Common Medications Poison The Elderly
The FDA released a surprising report on November
29, 2007 saying that they FDA cannot protect the American public
from toxic drug reactions. The 56-page report by its Subcommittee on
Science and Technology stated the FDA "suffers from serious
scientific deficiencies and is not positioned to meet current or
emerging regulatory responsibilities." This blistering report on the
life-threatening shortcomings of the FDA was released with the stamp
of approval of the head of the FDA, Commissioner Andrew von
Eschenbach.
This should come as no surprise to anyone paying
attention to the actions of the FDA. But it is surprising to hear
the FDA admit it. If you read the entire report, you will see the
purpose of the report is not to reform the FDA. That would be too
much to hope for. This report is a part of a PR campaign to get
Congress to give the FDA millions of more dollars for genetic
research to see who has the correct genes to be able to take what
drugs.
Prescription drug toxicity is a real problem in
this country. Over 100,000 US citizens die each year from drug
reactions. Another 3 million are hospitalized from drug reactions.
Half of those people are conveniently already in the hospital. (In
fact if you add the number of deaths from drug reactions to the
deaths in hospitals, the total is the third leading cause of death
in the US.) The FDA has not responded to this threat to our health.
The purpose of this article is not to discuss the
cozy relationship the FDA has with the companies they are suppose to
be regulating. Or to question why the FDA is not doing its supposed
job of policing the health of our citizens. Rather I am going to
give another opinion on how prescription drugs are stealing years
from our elderly.
The average 65 year old person in the US takes 15
different drugs. Two drugs to "combat" the symptoms of some
condition, 13 are prescribed to counteract the symptoms of the two.
The toxicity of these drugs is a real problem especially for people
in the later years of their lives.
I could review lots of drugs that are short and/or
long term health threats. Statin drugs, for example, are a 20
billion dollar a year industry by themselves. Given to lower
cholesterol, the long term effects of taking statin drugs are
potentially worse then the condition they are suppose to offset.

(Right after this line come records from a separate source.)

$ cat config.mk
export PLATFORM = sky130hd
export DESIGN_NAME = video_out_top
export DESIGN_NICKNAME = d
export VERILOG_FILES = /design/src/hdl/video_pkg.sv /design/src/hdl/param_keys.sv /design/src/hdl/periph_reset_gen.sv /design/src/hdl/rgb565_expand.sv /design/src/hdl/video_out_top.sv /design/src/hdl/video_timing_gen.sv /design/src/hdl/vsync_delay.sv
export VERILOG_INCLUDE_DIRS = /design/src /design/src/hdl
export SDC_FILE = /design/constraint.sdc
export NUM_CORES = 1
export LEC_CHECK = 0
export BUFFER_PORTS_ARGS = -buffer_cell sky130_fd_sc_hd__clkbuf_2
export CAP_MARGIN = 5
export CORE_MARGIN = 5
export CORE_UTILIZATION = 50
export CTS_CLUSTER_SIZE = 8
export DETAILED_ROUTE_END_ITERATION = 8
export GPL_ROUTABILITY_DRIVEN = 0
export GPL_TIMING_DRIVEN = 0
export PLACE_DENSITY = 0.67
export SYNTH_ARGS = -nofsm -noshare
export SYNTH_HDL_FRONTEND = slang
export SYNTH_HIERARCHICAL = 1
export SYNTH_SLANG_ARGS = --single-unit
$ cat constraint.sdc
create_clock -name clk_50m -period 2.4 [get_ports clk_50m]
set_clock_uncertainty 0.15 [all_clocks]
set_input_delay 0 -clock clk_50m [delete_from_list [all_inputs] [get_ports clk_50m]]
set_output_delay 0 -clock clk_50m [all_outputs]
set_load 0.005 [all_outputs]
$ cat src/hdl/video_params.svh
`ifndef VIDEO_PARAMS_SVH
`define VIDEO_PARAMS_SVH

// --------------------
// horizontal timing in pixel clocks
// 720p panel uses 1280 / 110 / 40 / 220 / 1650
// --------------------
`define H_ACT       16    // visible pixels per line
`define H_FP        2     // front porch after active
`define H_SYNC      3     // hsync pulse width
`define H_BP        4     // back porch before active
`define H_TOTAL     25    // whole line length

// --------------------
// vertical timing in lines
// 720p panel uses 720 / 5 / 5 / 20 / 750
// --------------------
`define V_ACT       6     // visible lines per frame
`define V_FP        1     // lines after active
`define V_SYNC      2     // vsync pulse in lines
`define V_BP        2     // lines before active
`define V_TOTAL     11    // whole frame length

// --------------------
// delays and key control
// --------------------
`define RESET_DELAY 20    // lock to release count, 10000 on the board
`define VS_DELAY    40    // filter latency in cycles, 2560 on the board
`define PARAM_COUNT 10    // selectable parameter slots

`endif

$ cat src/hdl/video_pkg.sv
`default_nettype none

package video_pkg;

  // horizontal phase, in line order
  typedef enum logic [1:0] {
    HP_SYNC,
    HP_BACK,
    HP_ACTIVE,
    HP_FRONT
  } hphase_t;

  // decoded key action
  typedef enum logic [1:0] {
    KEY_NONE,
    KEY_PREV,
    KEY_NEXT,
    KEY_RESTORE
  } key_cmd_t;

  typedef logic [15:0] rgb565_t;     // r[15:11] g[10:5] b[4:0]
  typedef logic [7:0]  chan8_t;      // one output colour channel
  typedef logic [3:0]  param_idx_t;  // selected parameter slot
  typedef logic [11:0] hcount_t;
  typedef logic [11:0] vcount_t;

endpackage

`default_nettype wire

$ cat src/hdl/param_keys.sv
`timescale 1ns/1ps
`default_nettype none
`include "video_params.svh"

module param_keys
  import video_pkg::*;
(
  input  logic       clk_50m,
  input  logic       locked,
  input  logic       key_left,
  input  logic       key_right,
  input  logic       key_restore,
  output param_idx_t led_index
);

  localparam param_idx_t IDX_LAST  = param_idx_t'(`PARAM_COUNT - 1);
  localparam param_idx_t IDX_COUNT = param_idx_t'(`PARAM_COUNT);

  // bit order is {restore, right, left}
  logic [2:0] key_meta;
  logic [2:0] key_sync;
  logic [2:0] key_last;
  logic [2:0] key_rise;
  key_cmd_t   cmd;

  // --------------------
  // synchronize and find rising edges
  // --------------------
  always_ff @(posedge clk_50m or negedge locked) begin
    if (!locked) begin
      key_meta <= '0;
      key_sync <= '0;
      key_last <= '0;
    end else begin
      key_meta <= {key_restore, key_right, key_left};
      key_sync <= key_meta;
      key_last <= key_sync;
    end
  end

  assign key_rise = key_sync & ~key_last;

  // restore beats everything, left with right cancels out
  always_comb begin
    cmd = KEY_NONE;
    if (key_rise[2]) begin
      cmd = KEY_RESTORE;
    end else if (key_rise[1] && !key_rise[0]) begin
      cmd = KEY_NEXT;
    end else if (key_rise[0] && !key_rise[1]) begin
      cmd = KEY_PREV;
    end
  end

  // --------------------
  // wrapping index
  // --------------------
  always_ff @(posedge clk_50m or negedge locked) begin
    if (!locked) begin
      led_index <= '0;
    end else begin
      case (cmd)
        KEY_RESTORE: led_index <= '0;
        KEY_NEXT:    led_index <= (led_index == IDX_LAST) ? '0 : led_index + 1'b1;
        KEY_PREV:    led_index <= (led_index == '0) ? IDX_LAST : led_index - 1'b1;
        default:     led_index <= led_index;
      endcase
    end
  end

  a_index_range: assert property (
    @(posedge clk_50m) disable iff (!locked)
    led_index < IDX_COUNT
  ) else $error("led_index out of range");

endmodule

`default_nettype wire

$ cat src/hdl/periph_reset_gen.sv
`timescale 1ns/1ps
`default_nettype none
`include "video_params.svh"

module periph_reset_gen (
  input  logic clk_50m,
  input  logic locked,
  output logic periph_rstn
);

  localparam int CNT_W = $clog2(`RESET_DELAY + 1);
  localparam logic [CNT_W-1:0] CNT_DONE = CNT_W'(`RESET_DELAY);

  logic [CNT_W-1:0] dly_cnt;  // cycles since lock
  logic             rst_ready;

  // counter stops at the end value so the release holds
  always_ff @(posedge clk_50m or negedge locked) begin
    if (!locked) begin
      dly_cnt   <= '0;
      rst_ready <= 1'b0;
    end else if (dly_cnt == CNT_DONE) begin
      rst_ready <= 1'b1;
    end else begin
      dly_cnt   <= dly_cnt + 1'b1;
      rst_ready <= 1'b0;
    end
  end

  // one more stage before the reset leaves the block
  always_ff @(posedge clk_50m or negedge locked) begin
    if (!locked) begin
      periph_rstn <= 1'b0;
    end else begin
      periph_rstn <= rst_ready;
    end
  end

  // once released, the peripherals stay out of reset
  a_rstn_holds: assert property (
    @(posedge clk_50m) disable iff (!locked)
    periph_rstn |=> periph_rstn
  ) else $error("periph_rstn dropped while locked");

endmodule

`default_nettype wire

$ cat src/hdl/rgb565_expand.sv
`timescale 1ns/1ps
`default_nettype none

module rgb565_expand
  import video_pkg::*;
(
  input  logic    clk_50m,
  input  logic    locked,
  input  logic    periph_rstn,
  input  logic    raw_hs,
  input  logic    raw_vs,
  input  logic    raw_de,
  input  rgb565_t pixel_data,
  output logic    hs_out,
  output logic    vs_out,
  output logic    de_out,
  output chan8_t  r_out,
  output chan8_t  g_out,
  output chan8_t  b_out
);

  // syncs take the same single stage as the pixel
  always_ff @(posedge clk_50m or negedge locked) begin
    if (!locked) begin
      hs_out <= 1'b0;
      vs_out <= 1'b0;
      de_out <= 1'b0;
    end else if (!periph_rstn) begin
      hs_out <= 1'b0;
      vs_out <= 1'b0;
      de_out <= 1'b0;
    end else begin
      hs_out <= raw_hs;
      vs_out <= raw_vs;
      de_out <= raw_de;
    end
  end

  // top bits refill the low end so full scale maps to 8'hff
  always_ff @(posedge clk_50m) begin
    if (periph_rstn && raw_de) begin
      r_out <= {pixel_data[15:11], pixel_data[15:13]};
      g_out <= {pixel_data[10:5], pixel_data[10:9]};
      b_out <= {pixel_data[4:0], pixel_data[4:2]};
    end else begin
      r_out <= '0;  // black in blanking
      g_out <= '0;
      b_out <= '0;
    end
  end

endmodule

`default_nettype wire

$ cat src/hdl/video_out_top.sv
`timescale 1ns/1ps
`default_nettype none

module video_out_top
  import video_pkg::*;
(
  input  logic       clk_50m,
  input  logic       locked,       // pll lock, active low reset
  input  logic       cam_vs,
  input  rgb565_t    pixel_data,   // valid the cycle after pixel_rd
  input  logic       key_left,
  input  logic       key_right,
  input  logic       key_restore,
  output logic       periph_rstn,
  output logic       frame_vs,
  output logic       pixel_rd,
  output logic       hs_out,
  output logic       vs_out,
  output logic       de_out,
  output chan8_t     r_out,
  output chan8_t     g_out,
  output chan8_t     b_out,
  output param_idx_t led_index
);

  logic raw_hs;
  logic raw_vs;
  logic raw_de;

  // --------------------
  // reset and write side
  // --------------------
  periph_reset_gen u_periph_reset_gen (
    .clk_50m     (clk_50m),
    .locked      (locked),
    .periph_rstn (periph_rstn)
  );

  vsync_delay u_vsync_delay (
    .clk_50m     (clk_50m),
    .locked      (locked),
    .periph_rstn (periph_rstn),
    .cam_vs      (cam_vs),
    .frame_vs    (frame_vs)
  );

  // --------------------
  // display output
  // --------------------
  video_timing_gen u_video_timing_gen (
    .clk_50m     (clk_50m),
    .locked      (locked),
    .periph_rstn (periph_rstn),
    .pixel_rd    (pixel_rd),
    .raw_hs      (raw_hs),
    .raw_vs      (raw_vs),
    .raw_de      (raw_de)
  );

  rgb565_expand u_rgb565_expand (
    .clk_50m     (clk_50m),
    .locked      (locked),
    .periph_rstn (periph_rstn),
    .raw_hs      (raw_hs),
    .raw_vs      (raw_vs),
    .raw_de      (raw_de),
    .pixel_data  (pixel_data),
    .hs_out      (hs_out),
    .vs_out      (vs_out),
    .de_out      (de_out),
    .r_out       (r_out),
    .g_out       (g_out),
    .b_out       (b_out)
  );

  param_keys u_param_keys (
    .clk_50m     (clk_50m),
    .locked      (locked),
    .key_left    (key_left),
    .key_right   (key_right),
    .key_restore (key_restore),
    .led_index   (led_index)
  );

endmodule

`default_nettype wire

$ cat src/hdl/video_timing_gen.sv
`timescale 1ns/1ps
`default_nettype none
`include "video_params.svh"

module video_timing_gen
  import video_pkg::*;
(
  input  logic clk_50m,
  input  logic locked,
  input  logic periph_rstn,
  output logic pixel_rd,
  output logic raw_hs,
  output logic raw_vs,
  output logic raw_de
);

  // last count of each horizontal phase
  localparam hcount_t H_SYNC_END = hcount_t'(`H_SYNC - 1);
  localparam hcount_t H_BP_END   = hcount_t'(`H_SYNC + `H_BP - 1);
  localparam hcount_t H_ACT_END  = hcount_t'(`H_SYNC + `H_BP + `H_ACT - 1);
  localparam hcount_t H_LAST     = hcount_t'(`H_TOTAL - 1);

  localparam vcount_t V_SYNC_END  = vcount_t'(`V_SYNC);
  localparam vcount_t V_ACT_START = vcount_t'(`V_SYNC + `V_BP);
  localparam vcount_t V_ACT_STOP  = vcount_t'(`V_SYNC + `V_BP + `V_ACT);
  localparam vcount_t V_LAST      = vcount_t'(`V_TOTAL - 1);

  hcount_t hcnt;
  vcount_t vcnt;
  hphase_t hphase;      // phase of the current hcnt
  hphase_t hphase_nxt;  // phase of the next hcnt
  logic    line_end;
  logic    v_active;

  assign line_end = (hcnt == H_LAST);
  assign v_active = (vcnt >= V_ACT_START) && (vcnt < V_ACT_STOP);

  // --------------------
  // horizontal phase sequence
  // --------------------
  always_comb begin
    hphase_nxt = hphase;
    case (hphase)
      HP_SYNC: begin
        if (hcnt == H_SYNC_END) hphase_nxt = HP_BACK;
      end
      HP_BACK: begin
        if (hcnt == H_BP_END) hphase_nxt = HP_ACTIVE;
      end
      HP_ACTIVE: begin
        if (hcnt == H_ACT_END) hphase_nxt = HP_FRONT;
      end
      HP_FRONT: begin
        if (line_end) hphase_nxt = HP_SYNC;
      end
      default: hphase_nxt = HP_SYNC;
    endcase
  end

  // --------------------
  // counters and registered outputs
  // --------------------
  always_ff @(posedge clk_50m or negedge locked) begin
    if (!locked) begin
      hcnt     <= '0;
      vcnt     <= '0;
      hphase   <= HP_SYNC;
      raw_hs   <= 1'b0;
      raw_vs   <= 1'b0;
      raw_de   <= 1'b0;
      pixel_rd <= 1'b0;
    end else if (!periph_rstn) begin
      hcnt     <= '0;
      vcnt     <= '0;
      hphase   <= HP_SYNC;
      raw_hs   <= 1'b0;
      raw_vs   <= 1'b0;
      raw_de   <= 1'b0;
      pixel_rd <= 1'b0;
    end else begin
      hphase <= hphase_nxt;
      if (line_end) begin
        hcnt <= '0;
        vcnt <= (vcnt == V_LAST) ? '0 : vcnt + 1'b1;
      end else begin
        hcnt <= hcnt + 1'b1;
      end
      raw_hs   <= (hcnt <= H_SYNC_END);
      raw_vs   <= (vcnt < V_SYNC_END);                 // whole lines
      raw_de   <= (hphase == HP_ACTIVE) && v_active;
      pixel_rd <= (hphase_nxt == HP_ACTIVE) && v_active; // one pixel early
    end
  end

  a_de_not_hs: assert property (
    @(posedge clk_50m) disable iff (!locked)
    !(raw_de && raw_hs)
  ) else $error("raw_de high during hsync");

  // the source relies on every read being consumed in the next cycle
  a_rd_then_de: assert property (
    @(posedge clk_50m) disable iff (!locked || !periph_rstn)
    pixel_rd |=> raw_de
  ) else $error("pixel_rd not followed by raw_de");

endmodule

`default_nettype wire

$ cat src/hdl/vsync_delay.sv
`timescale 1ns/1ps
`default_nettype none
`include "video_params.svh"

module vsync_delay (
  input  logic clk_50m,
  input  logic locked,
  input  logic periph_rstn,
  input  logic cam_vs,
  output logic frame_vs
);

  localparam int CNT_W = $clog2(`VS_DELAY);
  // edge is seen one cycle after sampling, output flips one cycle after count 1
  localparam logic [CNT_W-1:0] CNT_LOAD = CNT_W'(`VS_DELAY - 1);
  localparam logic [CNT_W-1:0] CNT_FIRE = CNT_W'(1);

  logic             vs_ff0;
  logic             vs_ff1;
  logic             vs_rise;
  logic             vs_fall;
  logic [CNT_W-1:0] rise_cnt;  // time left until frame_vs rises
  logic [CNT_W-1:0] fall_cnt;  // time left until frame_vs falls

  // --------------------
  // input sampling
  // --------------------
  always_ff @(posedge clk_50m or negedge locked) begin
    if (!locked) begin
      vs_ff0 <= 1'b0;
      vs_ff1 <= 1'b0;
    end else begin
      vs_ff0 <= cam_vs;
      vs_ff1 <= vs_ff0;
    end
  end

  assign vs_rise = vs_ff0 & ~vs_ff1;
  assign vs_fall = ~vs_ff0 & vs_ff1;

  // --------------------
  // one down-counter per edge direction
  // --------------------
  always_ff @(posedge clk_50m or negedge locked) begin
    if (!locked) begin
      rise_cnt <= '0;
      fall_cnt <= '0;
    end else if (!periph_rstn) begin
      rise_cnt <= '0;
      fall_cnt <= '0;
    end else begin
      if (vs_rise) begin
        rise_cnt <= CNT_LOAD;
      end else if (rise_cnt != '0) begin
        rise_cnt <= rise_cnt - 1'b1;
      end
      if (vs_fall) begin
        fall_cnt <= CNT_LOAD;
      end else if (fall_cnt != '0) begin
        fall_cnt <= fall_cnt - 1'b1;
      end
    end
  end

  always_ff @(posedge clk_50m or negedge locked) begin
    if (!locked) begin
      frame_vs <= 1'b0;
    end else if (!periph_rstn) begin
      frame_vs <= 1'b0;
    end else if (rise_cnt == CNT_FIRE) begin
      frame_vs <= 1'b1;
    end else if (fall_cnt == CNT_FIRE) begin
      frame_vs <= 1'b0;
    end
  end

  // same-direction edges closer than the delay would be lost
  a_no_reload: assert property (
    @(posedge clk_50m) disable iff (!locked || !periph_rstn)
    !(vs_rise && rise_cnt != '0) && !(vs_fall && fall_cnt != '0)
  ) else $error("vsync edge arrived while its delay counter was running");

endmodule

`default_nettype wire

Studies show statin drugs affect the human bodies ability to use CoQ
10, a vital substance needed by the cells of your body, especially
the heart muscle. Use could result in heart disease. More than half
the people that die from heart attacks have normal
cholesterol. But that is another story.
The
Annuals of Internal Medicine reports that three drugs are
responsible for a third (58,000) of all emergency room visits for
drug interactions for people over age 65. Those three drugs are
Coumadin (17.3%), insulin (13.0%) and the heart drug
digoxin (3.2%). Coumadin is a great example of this
medical science.
COUMADIN
Coumadin is prescribed to prevent a stroke. It is
commonly given to people who have "atrial fibrillation". It is
suppose to "thin" your blood so that it won't create clots causing a
blockage and thus a stroke. What the heck is Coumadin? Well, it is
Warfarin Sodium. So what is that? The best
place to find out is at your local Home Depot or hardware store. Ask
the clerk where the rat poison is. Warfarin has been long used for
rodent extermination. It causes the creature that consumes it to
bleed to death internally. It is very effective.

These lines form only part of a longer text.